A Bondade coloca cada unidade dentro de um saco, de acordo com uma tipologia que aspira a reproduzir a ordem impecável do hipermercado, separando os produtos de higiene, os produtos necessitando de frio para a sua conservação, o pão, as farinhas e as massas.
O primeiro cliente já pegou nos trocos, levantou os sacos, já se despediu pela segunda vez da rapariga da caixa - a primeira logo após a entrega do recibo, a segunda no momento em que ergue os sacos e se volta na direcção da saída.
O Cliente Seguinte estende os cartões para a rapariga da caixa 7. O cartão de fidelidade e o cartão de crédito. O cliente a seguir ao Cliente Seguinte aguarda na outra extremidade. Neste momento vê os dedos da Bondade. São como os dedos das enfermeiras, com finas linhas azuladas cruzando as articulações, frágeis e misericordiosos, amparando a ruína dos corpos e aqui, devotados ao comércio, dando a cada unidade o seu valor.
“Pessoas assim podiam salvar o Mundo mas não conseguem resgatá-lo do mal, que é múltiplo. É já tarde para salvar o que merece ser salvo. Ou o que quer que seja”, pensa o cliente a seguir.

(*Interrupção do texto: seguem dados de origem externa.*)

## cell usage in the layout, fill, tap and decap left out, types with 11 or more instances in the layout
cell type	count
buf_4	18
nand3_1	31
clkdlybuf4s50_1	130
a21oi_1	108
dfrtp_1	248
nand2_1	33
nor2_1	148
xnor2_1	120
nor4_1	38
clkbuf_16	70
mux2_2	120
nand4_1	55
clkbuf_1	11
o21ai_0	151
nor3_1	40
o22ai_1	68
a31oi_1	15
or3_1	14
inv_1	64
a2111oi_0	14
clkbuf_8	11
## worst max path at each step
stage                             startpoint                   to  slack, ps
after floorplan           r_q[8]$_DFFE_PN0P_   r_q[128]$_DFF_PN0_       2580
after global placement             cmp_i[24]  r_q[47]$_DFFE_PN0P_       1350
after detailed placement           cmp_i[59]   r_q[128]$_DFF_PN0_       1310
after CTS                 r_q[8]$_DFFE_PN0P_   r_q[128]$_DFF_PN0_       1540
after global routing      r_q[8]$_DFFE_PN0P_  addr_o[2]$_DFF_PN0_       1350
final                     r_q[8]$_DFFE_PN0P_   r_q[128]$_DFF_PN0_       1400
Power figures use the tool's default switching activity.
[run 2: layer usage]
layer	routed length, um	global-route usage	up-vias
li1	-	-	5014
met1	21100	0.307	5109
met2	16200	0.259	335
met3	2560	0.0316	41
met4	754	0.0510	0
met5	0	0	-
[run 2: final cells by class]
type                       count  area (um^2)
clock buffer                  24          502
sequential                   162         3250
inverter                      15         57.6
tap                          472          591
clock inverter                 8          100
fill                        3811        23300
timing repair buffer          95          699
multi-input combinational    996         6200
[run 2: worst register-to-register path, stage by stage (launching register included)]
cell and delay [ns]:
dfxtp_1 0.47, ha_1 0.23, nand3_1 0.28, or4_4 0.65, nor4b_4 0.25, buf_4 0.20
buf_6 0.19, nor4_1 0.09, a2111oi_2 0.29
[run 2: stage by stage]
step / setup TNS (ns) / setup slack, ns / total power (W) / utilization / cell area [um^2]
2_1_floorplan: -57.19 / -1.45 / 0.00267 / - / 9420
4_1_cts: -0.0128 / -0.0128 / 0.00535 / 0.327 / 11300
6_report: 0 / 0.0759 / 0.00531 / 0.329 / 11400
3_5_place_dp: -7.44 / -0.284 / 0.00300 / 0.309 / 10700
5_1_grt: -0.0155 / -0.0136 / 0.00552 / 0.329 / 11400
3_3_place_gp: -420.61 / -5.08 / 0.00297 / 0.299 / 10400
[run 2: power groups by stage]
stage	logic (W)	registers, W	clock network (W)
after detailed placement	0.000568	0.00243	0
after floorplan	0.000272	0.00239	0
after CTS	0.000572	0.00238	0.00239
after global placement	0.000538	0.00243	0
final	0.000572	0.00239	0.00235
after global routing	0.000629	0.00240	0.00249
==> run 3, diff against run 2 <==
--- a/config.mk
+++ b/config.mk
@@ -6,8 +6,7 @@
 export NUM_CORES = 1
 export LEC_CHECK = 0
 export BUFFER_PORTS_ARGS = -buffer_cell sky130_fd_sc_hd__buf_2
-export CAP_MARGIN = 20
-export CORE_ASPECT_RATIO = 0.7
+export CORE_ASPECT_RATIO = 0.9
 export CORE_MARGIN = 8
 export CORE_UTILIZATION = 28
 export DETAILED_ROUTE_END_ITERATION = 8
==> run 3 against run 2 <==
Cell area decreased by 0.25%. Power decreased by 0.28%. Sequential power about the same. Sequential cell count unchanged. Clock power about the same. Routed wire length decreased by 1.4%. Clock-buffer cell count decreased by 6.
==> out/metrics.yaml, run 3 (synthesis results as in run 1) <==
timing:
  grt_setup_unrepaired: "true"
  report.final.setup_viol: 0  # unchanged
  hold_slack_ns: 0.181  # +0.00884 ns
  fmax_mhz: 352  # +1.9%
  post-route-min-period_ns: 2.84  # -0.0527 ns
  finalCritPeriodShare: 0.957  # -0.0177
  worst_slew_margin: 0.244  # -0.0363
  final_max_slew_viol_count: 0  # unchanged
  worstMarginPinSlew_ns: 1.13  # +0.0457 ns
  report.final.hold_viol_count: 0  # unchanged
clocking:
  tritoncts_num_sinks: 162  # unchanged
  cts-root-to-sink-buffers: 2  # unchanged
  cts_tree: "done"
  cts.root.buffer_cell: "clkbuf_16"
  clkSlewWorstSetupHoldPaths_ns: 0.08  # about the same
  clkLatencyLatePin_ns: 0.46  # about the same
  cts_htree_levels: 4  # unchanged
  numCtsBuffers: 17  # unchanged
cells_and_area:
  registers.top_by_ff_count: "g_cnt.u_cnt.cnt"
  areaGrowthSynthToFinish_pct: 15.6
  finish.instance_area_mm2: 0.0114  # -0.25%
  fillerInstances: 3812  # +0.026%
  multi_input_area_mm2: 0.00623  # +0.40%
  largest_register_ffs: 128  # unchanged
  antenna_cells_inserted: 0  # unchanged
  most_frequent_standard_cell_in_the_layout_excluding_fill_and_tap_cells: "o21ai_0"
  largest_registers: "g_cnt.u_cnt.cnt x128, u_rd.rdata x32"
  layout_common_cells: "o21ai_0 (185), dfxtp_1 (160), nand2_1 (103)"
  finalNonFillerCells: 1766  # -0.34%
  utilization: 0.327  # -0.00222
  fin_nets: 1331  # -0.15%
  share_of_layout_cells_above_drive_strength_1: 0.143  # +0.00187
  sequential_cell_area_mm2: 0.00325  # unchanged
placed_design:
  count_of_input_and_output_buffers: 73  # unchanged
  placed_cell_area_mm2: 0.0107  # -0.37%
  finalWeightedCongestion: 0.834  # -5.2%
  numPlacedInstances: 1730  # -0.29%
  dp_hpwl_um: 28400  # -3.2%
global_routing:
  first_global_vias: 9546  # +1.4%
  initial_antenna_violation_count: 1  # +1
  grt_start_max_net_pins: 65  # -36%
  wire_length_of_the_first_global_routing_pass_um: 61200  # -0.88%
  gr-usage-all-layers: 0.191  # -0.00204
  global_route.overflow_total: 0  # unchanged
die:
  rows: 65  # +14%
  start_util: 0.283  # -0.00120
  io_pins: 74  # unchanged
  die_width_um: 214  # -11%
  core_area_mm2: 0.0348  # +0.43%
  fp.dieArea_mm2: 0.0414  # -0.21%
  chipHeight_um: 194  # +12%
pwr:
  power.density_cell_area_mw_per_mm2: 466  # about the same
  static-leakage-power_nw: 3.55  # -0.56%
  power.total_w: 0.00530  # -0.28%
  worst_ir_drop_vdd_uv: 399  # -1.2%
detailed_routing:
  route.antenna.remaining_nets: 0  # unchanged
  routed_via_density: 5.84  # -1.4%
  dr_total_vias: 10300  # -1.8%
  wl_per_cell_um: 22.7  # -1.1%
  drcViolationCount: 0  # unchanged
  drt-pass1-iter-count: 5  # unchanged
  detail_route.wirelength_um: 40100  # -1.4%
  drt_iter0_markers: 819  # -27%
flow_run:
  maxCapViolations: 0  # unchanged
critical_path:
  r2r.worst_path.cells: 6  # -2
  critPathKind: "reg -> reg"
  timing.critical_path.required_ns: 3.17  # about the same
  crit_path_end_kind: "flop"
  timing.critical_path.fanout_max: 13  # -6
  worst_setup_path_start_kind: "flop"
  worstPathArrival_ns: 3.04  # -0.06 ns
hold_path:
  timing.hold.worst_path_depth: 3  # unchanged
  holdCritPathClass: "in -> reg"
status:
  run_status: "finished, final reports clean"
$ cat src/rtl/mcc_pkg.sv
package mcc_pkg;
  localparam logic [4:0] OP_NOP  = 5'd0;
  localparam logic [4:0] OP_LD   = 5'd1;
  localparam logic [4:0] OP_LDR  = 5'd2;
  localparam logic [4:0] OP_ST   = 5'd3;
  localparam logic [4:0] OP_STR  = 5'd4;
  localparam logic [4:0] OP_LA   = 5'd5;
  localparam logic [4:0] OP_LAR  = 5'd6;
  localparam logic [4:0] OP_ADDI = 5'd13;
  localparam logic [4:0] OP_ANDI = 5'd21;
  localparam logic [4:0] OP_ORI  = 5'd23;
  localparam logic [4:0] OP_SHR  = 5'd26;
  localparam logic [4:0] OP_SHRA = 5'd27;
  localparam logic [4:0] OP_SHL  = 5'd28;
  localparam logic [4:0] OP_SHC  = 5'd29;
  localparam logic [4:0] OP_STOP = 5'd31;

  typedef enum logic [2:0] {
    ST_FETCH, ST_EXEC, ST_MEM, ST_WB, ST_HALT
  } phase_e;

  function automatic logic [31:0] sext_short(input logic [16:0] v);
    return {{15{v[16]}}, v};
  endfunction

  function automatic logic [31:0] sext_long(input logic [21:0] v);
    return {{10{v[21]}}, v};
  endfunction

  function automatic logic [31:0] shift_word(input logic [4:0] op,
                                             input logic [31:0] v,
                                             input logic [4:0] n);
    logic [63:0] dbl;
    dbl = {v, v} << n;
    case (op)
      OP_SHR:  return v >> n;
      OP_SHRA: return 32'($signed(v) >>> n);
      OP_SHL:  return v << n;
      default: return dbl[63:32];
    endcase
  endfunction
endpackage
[src/rtl/bpi_pkg.sv]
package bpi_pkg;
    typedef enum logic [1:0] {
        S_IDLE,
        S_WAIT,
        S_MOVE,
        S_DONE
    } bpi_state_e;
endpackage

[src/rtl/bpi_channel.sv]
module bpi_channel #(
    parameter int AW = 8,
    parameter int LW = 8,
    parameter int CW = 4
) (
    input  logic          clk,
    input  logic          rst_n,
    input  logic          load,
    input  logic          en,
    input  logic [AW-1:0] base,
    input  logic [LW-1:0] len,
    input  logic          arm,
    input  logic [CW-1:0] cell_size,
    input  logic          take,
    output logic [AW-1:0] addr,
    output logic          pend_cell,
    output logic          last_cell,
    output logic          pend_line,
    output logic          last_line
);
    logic [AW-1:0] ptr;
    logic [LW-1:0] rem;
    logic [LW-1:0] cell_left;
    logic [LW-1:0] eff_cell;

    // a cell size of zero is served as one byte
    always_comb begin
        eff_cell = LW'(cell_size);
        if (cell_size == '0) eff_cell = LW'(1);
    end

    always_ff @(posedge clk or negedge rst_n) begin
        if (!rst_n) begin
            ptr       <= '0;
            rem       <= '0;
            cell_left <= '0;
        end else if (load) begin
            ptr       <= base;
            rem       <= en ? len : '0;
            cell_left <= '0;
        end else begin
            if (arm) cell_left <= (rem < eff_cell) ? rem : eff_cell;
            if (take) begin
                ptr       <= ptr + AW'(1);
                rem       <= rem - LW'(1);
                cell_left <= cell_left - LW'(1);
            end
        end
    end

    assign addr      = ptr;
    assign pend_cell = (cell_left != '0);
    assign last_cell = (cell_left == LW'(1));
    assign pend_line = (rem != '0);
    assign last_line = (rem == LW'(1));
endmodule

[src/rtl/bpi_arbiter.sv]
module bpi_arbiter (
    input  logic       clk,
    input  logic       rst_n,
    input  logic       clear,
    input  logic [1:0] req,
    output logic [1:0] gnt
);
    // last_one = 1 means channel 1 was served last, so channel 0 goes next
    logic last_one;

    always_comb begin
        gnt = 2'b00;
        if (req[0] && (!req[1] || last_one)) gnt = 2'b01;
        else if (req[1])                     gnt = 2'b10;
    end

    always_ff @(posedge clk or negedge rst_n) begin
        if (!rst_n)       last_one <= 1'b1;
        else if (clear)   last_one <= 1'b1;
        else if (|gnt)    last_one <= gnt[1];
    end
endmodule

[src/rtl/byte_pair_interleaver.sv]
module byte_pair_interleaver
    import bpi_pkg::*;
#(
    parameter int DW = 8,
    parameter int AW = 8,
    parameter int LW = 8,
    parameter int CW = 4
) (
    input  logic          clk,
    input  logic          rst_n,
    input  logic          start,
    input  logic          ch0_en,
    input  logic [AW-1:0] ch0_base,
    input  logic [LW-1:0] ch0_len,
    input  logic [CW-1:0] ch0_cell,
    input  logic          ch1_en,
    input  logic [AW-1:0] ch1_base,
    input  logic [LW-1:0] ch1_len,
    input  logic [CW-1:0] ch1_cell,
    input  logic          cell_trig,
    output logic [AW-1:0] rd_addr,
    input  logic [DW-1:0] rd_data,
    output logic          out_valid,
    output logic          out_chan,
    output logic [DW-1:0] out_data,
    output logic          done
);
    localparam int NCH = 2;

    bpi_state_e st, st_nx;

    logic          en_a   [NCH];
    logic [AW-1:0] base_a [NCH];
    logic [LW-1:0] len_a  [NCH];
    logic [CW-1:0] cell_a [NCH];
    logic [AW-1:0] addr_a [NCH];

    logic [NCH-1:0] pend_cell, last_cell, pend_line, last_line, gnt, req;
    logic load, arm, has_work, cell_end, line_end;

    assign en_a[0]   = ch0_en;
    assign en_a[1]   = ch1_en;
    assign base_a[0] = ch0_base;
    assign base_a[1] = ch1_base;
    assign len_a[0]  = ch0_len;
    assign len_a[1]  = ch1_len;
    assign cell_a[0] = ch0_cell;
    assign cell_a[1] = ch1_cell;

    assign load     = start && (st == S_IDLE || st == S_DONE);
    assign arm      = (st == S_WAIT) && cell_trig;
    assign has_work = (ch0_en && ch0_len != '0) || (ch1_en && ch1_len != '0);
    assign req      = (st == S_MOVE) ? pend_cell : '0;
    assign cell_end = &(~pend_cell | (gnt & last_cell));
    assign line_end = &(~pend_line | (gnt & last_line));

    for (genvar c = 0; c < NCH; c++) begin : g_ch
        bpi_channel #(.AW(AW), .LW(LW), .CW(CW)) i_chan (
            .clk       (clk),
            .rst_n     (rst_n),
            .load      (load),
            .en        (en_a[c]),
            .base      (base_a[c]),
            .len       (len_a[c]),
            .arm       (arm),
            .cell_size (cell_a[c]),
            .take      (gnt[c]),
            .addr      (addr_a[c]),
            .pend_cell (pend_cell[c]),
            .last_cell (last_cell[c]),
            .pend_line (pend_line[c]),
            .last_line (last_line[c])
        );
    end

    bpi_arbiter i_arb (
        .clk   (clk),
        .rst_n (rst_n),
        .clear (load),
        .req   (req),
        .gnt   (gnt)
    );

    assign rd_addr = gnt[1] ? addr_a[1] : addr_a[0];

    // next-state logic
    always_comb begin
        st_nx = st;
        unique case (st)
            S_IDLE, S_DONE: if (start) st_nx = has_work ? S_WAIT : S_DONE;
            S_WAIT:         if (cell_trig) st_nx = S_MOVE;
            S_MOVE:         if (cell_end) st_nx = line_end ? S_DONE : S_WAIT;
            default:        st_nx = S_IDLE;
        endcase
    end

    // state register
    always_ff @(posedge clk or negedge rst_n) begin
        if (!rst_n) st <= S_IDLE;
        else        st <= st_nx;
    end

    // outputs
    always_ff @(posedge clk or negedge rst_n) begin
        if (!rst_n) begin
            out_valid <= 1'b0;
            out_chan  <= 1'b0;
            out_data  <= '0;
        end else begin
            out_valid <= |gnt;
            out_chan  <= gnt[1];
            out_data  <= rd_data;
        end
    end

    assign done = (st == S_DONE);
endmodule
`config.mk`:
```
export PLATFORM = sky130hd
export DESIGN_NAME = pwmda_top
export DESIGN_NICKNAME = d
export VERILOG_FILES = /design/src/rtl/pwmda_pkg.sv /design/src/rtl/pwmda_regs.sv /design/src/rtl/pwmda_timebase.sv /design/src/rtl/pwmda_slice.sv /design/src/rtl/pwmda_chan.sv /design/src/rtl/pwmda_top.sv
export SDC_FILE = /design/constraint.sdc
export NUM_CORES = 1
export LEC_CHECK = 0
export ABC_AREA = 1
export BUFFER_PORTS_ARGS = -buffer_cell sky130_fd_sc_hd__clkbuf_2
export CORE_MARGIN = 2
export CORE_UTILIZATION = 48
export CTS_CLUSTER_SIZE = 30
export DETAILED_ROUTE_END_ITERATION = 12
export GPL_TIMING_DRIVEN = 0
export PLACE_DENSITY = 0.67
export SLEW_MARGIN = 15
export SYNTH_ARGS = -nofsm -noshare
export SYNTH_HDL_FRONTEND = slang
export SYNTH_SLANG_ARGS = --single-unit
```
`constraint.sdc`:
```
create_clock -name clk -period 3.2 [get_ports clk]
set_clock_uncertainty 0.05 [all_clocks]
set_input_delay 0.48 -clock clk [delete_from_list [all_inputs] [get_ports clk]]
set_output_delay 0.48 -clock clk [all_outputs]
set_load 0.02 [all_outputs]
```
--- src/rtl/keypad_pkg.sv ---
package keypad_pkg;
    localparam int KP_LINES = 4;
    typedef logic [KP_LINES-1:0] line_t;
    localparam line_t LINES_IDLE = '1;
    localparam line_t SEL_FIRST  = line_t'(1);
endpackage

--- src/rtl/kp_step_timer.sv ---
module kp_step_timer #(
    parameter int STEP_CYCLES = 500
) (
    input  logic clk,
    input  logic rst,
    output logic tick
);
    localparam int CW = (STEP_CYCLES > 2) ? $clog2(STEP_CYCLES) : 1;
    localparam logic [CW-1:0] LAST = CW'(STEP_CYCLES - 1);

    typedef struct packed {
        logic [CW-1:0] cnt;
    } tmr_t;

    tmr_t tmr_d, tmr_q;

    assign tick = (tmr_q.cnt == LAST);

    always_comb begin
        tmr_d = tmr_q;
        if (tick) begin
            tmr_d.cnt = '0;
        end else begin
            tmr_d.cnt = tmr_q.cnt + CW'(1);
        end
    end

    always_ff @(posedge clk) begin
        if (rst) begin
            tmr_q <= '0;
        end else begin
            tmr_q <= tmr_d;
        end
    end
endmodule

--- src/rtl/kp_col_ring.sv ---
module kp_col_ring
    import keypad_pkg::*;
(
    input  logic  clk,
    input  logic  rst,
    input  logic  advance,
    output line_t sel
);
    typedef struct packed {
        line_t ring;
    } ring_t;

    ring_t ring_d, ring_q;

    assign sel = ring_q.ring;

    always_comb begin
        ring_d = ring_q;
        if (advance) begin
            ring_d.ring[0] = ring_q.ring[KP_LINES-1];
            for (int i = 1; i < KP_LINES; i++) begin
                ring_d.ring[i] = ring_q.ring[i-1];
            end
        end
    end

    always_ff @(posedge clk) begin
        if (rst) begin
            ring_q.ring <= SEL_FIRST;
        end else begin
            ring_q <= ring_d;
        end
    end
endmodule

--- src/rtl/kp_key_decode.sv ---
module kp_key_decode
    import keypad_pkg::*;
#(
    parameter int CODE_W = 8
) (
    input  line_t             col_code,
    input  line_t             row_code,
    output logic              hit,
    output logic [CODE_W-1:0] code
);
    always_comb begin
        hit  = 1'b1;
        code = '0;
        case (col_code)
            4'b0111: begin
                if      (row_code == 4'b0111) code = CODE_W'(1);
                else if (row_code == 4'b1011) code = CODE_W'(4);
                else if (row_code == 4'b1101) code = CODE_W'(7);
                else if (row_code == 4'b1110) code = CODE_W'(10);
                else                          hit  = 1'b0;
            end
            4'b1011: begin
                if      (row_code == 4'b0111) code = CODE_W'(2);
                else if (row_code == 4'b1011) code = CODE_W'(5);
                else if (row_code == 4'b1101) code = CODE_W'(8);
                else if (row_code == 4'b1110) code = CODE_W'(0);
                else                          hit  = 1'b0;
            end
            4'b1101: begin
                if      (row_code == 4'b0111) code = CODE_W'(3);
                else if (row_code == 4'b1011) code = CODE_W'(6);
                else if (row_code == 4'b1101) code = CODE_W'(9);
                else if (row_code == 4'b1110) code = CODE_W'(11);
                else                          hit  = 1'b0;
            end
            4'b1110: begin
                if      (row_code == 4'b0111) code = CODE_W'(12);
                else if (row_code == 4'b1011) code = CODE_W'(13);
                else if (row_code == 4'b1101) code = CODE_W'(14);
                else if (row_code == 4'b1110) code = CODE_W'(15);
                else                          hit  = 1'b0;
            end
            default: begin
                hit = 1'b0;
            end
        endcase
    end
endmodule

--- src/rtl/keypad_scanner.sv ---
module keypad_scanner
    import keypad_pkg::*;
#(
    parameter int STEP_CYCLES = 500,
    parameter int CODE_W      = 8
) (
    input  logic              clk,
    input  logic              rst,
    input  logic [3:0]        row_in,
    output logic [3:0]        col_drive,
    output logic [CODE_W-1:0] key_code
);
    typedef struct packed {
        line_t             rows;
        line_t             cols;
        logic [CODE_W-1:0] code;
    } samp_t;

    samp_t samp_d, samp_q;

    logic              step_tick;
    line_t             col_sel;
    logic              dec_hit;
    logic [CODE_W-1:0] dec_code;

    kp_step_timer #(
        .STEP_CYCLES(STEP_CYCLES)
    ) u_timer (
        .clk (clk),
        .rst (rst),
        .tick(step_tick)
    );

    kp_col_ring u_ring (
        .clk    (clk),
        .rst    (rst),
        .advance(step_tick),
        .sel    (col_sel)
    );

    kp_key_decode #(
        .CODE_W(CODE_W)
    ) u_decode (
        .col_code(samp_q.cols),
        .row_code(samp_q.rows),
        .hit     (dec_hit),
        .code    (dec_code)
    );

    assign col_drive = ~col_sel;
    assign key_code  = samp_q.code;

    always_comb begin
        samp_d = samp_q;
        if (step_tick) begin
            samp_d.rows = row_in;
            samp_d.cols = col_drive;
            if (dec_hit) begin
                samp_d.code = dec_code;
            end
        end
    end

    always_ff @(posedge clk) begin
        if (rst) begin
            samp_q.rows <= LINES_IDLE;
            samp_q.cols <= ~SEL_FIRST;
            samp_q.code <= '0;
        end else begin
            samp_q <= samp_d;
        end
    end
endmodule

--- config.mk ---
export PLATFORM = sky130hd
export DESIGN_NAME = keypad_scanner
export DESIGN_NICKNAME = d
export VERILOG_FILES = /design/src/rtl/keypad_pkg.sv /design/src/rtl/kp_step_timer.sv /design/src/rtl/kp_col_ring.sv /design/src/rtl/kp_key_decode.sv /design/src/rtl/keypad_scanner.sv
export SDC_FILE = /design/constraint.sdc
export NUM_CORES = 1
export LEC_CHECK = 0
export ABC_AREA = 0
export ABC_CLOCK_PERIOD_IN_PS = 1500
export BUFFER_PORTS_ARGS = -buffer_cell sky130_fd_sc_hd__buf_2
export CORE_MARGIN = 4
export CORE_UTILIZATION = 51
export CTS_CLUSTER_SIZE = 24
export DETAILED_ROUTE_END_ITERATION = 7
export PLACE_DENSITY = 0.72
export SYNTH_ARGS = -nofsm -noshare
export SYNTH_HDL_FRONTEND = slang
export SYNTH_SLANG_ARGS = --single-unit
--- constraint.sdc ---
create_clock -name clk -period 1.5 [get_ports clk]
set_clock_uncertainty 0.1 [all_clocks]
set_input_delay 0.075 -clock clk [delete_from_list [all_inputs] [get_ports clk]]
set_output_delay 0.075 -clock clk [all_outputs]
set_load 0.05 [all_outputs]
==> impl_metrics.env <==
export IMPL_status="complete, but fails checks"
export IMPL_violations="negative setup slack"
export IMPL_n_antenna_cell=0
export IMPL_antenna_found_initial=0
export IMPL_fin_tns_setup_ps=-566
export IMPL_drc_errors=0
export IMPL_grt_overflow=0
export IMPL_cp_slowest_stage_delay_ps=480
export IMPL_fp_dieH_um=60.9
export IMPL_dp_hpwl_mm=2.29
export IMPL_hold_violations=0
export IMPL_grt_pass1_wl_mm=5.06
export IMPL_syn_avg_cell_area_um2=8.70
export IMPL_maxSlewViolCount=0
export IMPL_numPortBuffers=13
export IMPL_synth_edf_count=0
export IMPL_grt_max_degree=26
export IMPL_io_pins=18
export IMPL_fin_crit_sh=1.07
export IMPL_die_x_um=60.9
export IMPL_ir_worst_vdd_mv=0.561
export IMPL_cts_tree="yes"
export IMPL_leakage_nw=0.702
export IMPL_grt_use_total=0.180
export IMPL_cp_endpoint="key_code[0]$_SDFFE_PP0P_"
export IMPL_arrival_ps=1740
export IMPL_min_period_ps=1600
export IMPL_crit_path_end_kind="register"
export IMPL_num_vias=1271
export IMPL_nNetsFinal=201
export IMPL_crit_chain="buf_12, xnor2_1, or4_4, a311oi_2"
export IMPL_async_reset_ff_frac=0
export IMPL_clock_path_buffers=2
export IMPL_crit_slowest_cell="or4_4"
export IMPL_drive_gt1_frac=0.358
export IMPL_crit_start="samp_q[9]$_SDFFE_PP1P_"
export IMPL_clkLatencyLatePin_ps=320
export IMPL_placed_cell_area_mm2=0.00158
export IMPL_synth_seq_area_share=0.351
export IMPL_die_area_mm2=0.00371
export IMPL_cp_data_required_time_ps=1640
export IMPL_setup_viol=15
export IMPL_crit_buf_inv=1
export IMPL_firstDrtPassIters=4
export IMPL_start_util=0.556
export IMPL_rsz0062_at_grt="yes"
export IMPL_grt_pass1_vias=1201
export IMPL_regToRegEndpoint="key_code[0]$_SDFFE_PP0P_"
export IMPL_ys_warn_count=0
export IMPL_p_per_area_mw_per_mm2=601
export IMPL_r2r_start="samp_q[9]$_SDFFE_PP1P_"
export IMPL_maxCapViolCount=0
export IMPL_hp_start="rst"
export IMPL_drt_total_wl_mm=3.15
export IMPL_cp_depth=4
export IMPL_synth_distinct_cells=45
export IMPL_root_buffer="clkbuf_4"
export IMPL_clk_pin_slew_ps=150
export IMPL_netlist_area_mm2=0.00143
export IMPL_crit_fanout=7
export IMPL_min_path_type="input pin to register"
export IMPL_cts_buffers=3
export IMPL_area_growth_pct=22.3
export IMPL_worst_slack_ps=-99.3
export IMPL_ant_nets=0
export IMPL_path_delay_family="simple AND/OR/NAND/NOR gates"
export IMPL_gp_congestion=0.793
export IMPL_rows=18
export IMPL_via_per_inst=5.70
export IMPL_start_kind="register"
export IMPL_ys_flop_type="dfxtp_1"
export IMPL_r2r_setup_slack_ps=-100
export IMPL_cts_sinks=25
export IMPL_wire_per_inst_um=14.1
export IMPL_whs_ps=102
export IMPL_first_iter_violations=88
export IMPL_ff2ff_path_depth=4
export IMPL_final_area_mm2=0.00175
export IMPL_timing_fmax_ghz=0.625
export IMPL_core_area_mm2=0.00257
export IMPL_synthCells=164
export IMPL_path_class="register to register"
export IMPL_holdPathStages=2
export IMPL_yosys_register_bits=25
export IMPL_htree_num_levels=1
-- stage by stage --
stage           util  std cells  power [mW]  setup WS, ps
2_1_floorplan      -        167       0.746          13.2
3_3_place_gp   0.614        211       0.757         -70.8
3_5_place_dp   0.614        211       0.760          -209
4_1_cts        0.648        220        1.07          -102
5_1_grt        0.680        223        1.10          -163
6_report       0.680        223        1.05         -99.3
-- cells by family after synthesis --
kind of cell | share of synthesized area
simple gates | 0.287
compound gates | 0.149
buf+inv | 0.122
flops | 0.351
xor+xnor | 0.0798
fa+ha+maj | 0.00876
other cells | 0.00263
-- synth_stat cells (4+ instances only) --
| cell | instances | area share |
|---|---|---|
| a21oi_1 | 6 | 0.021 |
| a31oi_1 | 5 | 0.022 |
| buf_2 | 4 | 0.014 |
| buf_4 | 12 | 0.063 |
| dfxtp_1 | 25 | 0.35 |
| inv_1 | 5 | 0.013 |
| nand2_1 | 19 | 0.050 |
| nand4b_1 | 5 | 0.031 |
| nor2_1 | 6 | 0.016 |
| nor3_1 | 11 | 0.039 |
| xnor2_1 | 10 | 0.061 |
-- how the worst min path moves through the flow --
| stage | slack, ps | end |
|---|---|---|
| finish | 100 | u_timer.tmr_q[8]$_SDFF_PP0_ |
| global route | 100 | u_timer.tmr_q[8]$_SDFF_PP0_ |
| CTS | 80 | u_timer.tmr_q[8]$_SDFF_PP0_ |
| detailed placement | 190 | samp_q[15]$_SDFFE_PP1P_ |
| global placement | 190 | samp_q[13]$_SDFFE_PP1P_ |
| floorplan | 100 | samp_q[13]$_SDFFE_PP1P_ |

O cliente a seguir faz o trajeto do supermercado como uma peregrinação. Cada prateleira onde se detém é uma estação e em cada paragem pensa na gente humilde que produziu cada unidade: as laranjas de Andaluzia e os trabalhadores temporários, o leite das cooperativas e o sofrimento das vacas, o café das plantações americanas recolhido por adolescentes, o queijo das queijeiras de Seia e Gouveia, as batatas fritas carregadas de óleo e afinal com menos 30% retirado para a fritura lento dos patos. E no final, junto ao tapete preto que a Bondade oficia, o cliente seguinte avança aos sacões, acompanhando o movimento que a rapariga gere com um pedal, balouçando o corpo a cada impulso novo e flectindo a cabeça de cada vez que soa o sinal concluindo a transacção. A cerimónia é discreta. Assim o cliente seguinte finta a lógica do mercado tendo como recompensa o carmim da face cansada da Bondade, o toque imperceptível que talvez receba com o troco e a esperança de uma próxima visita.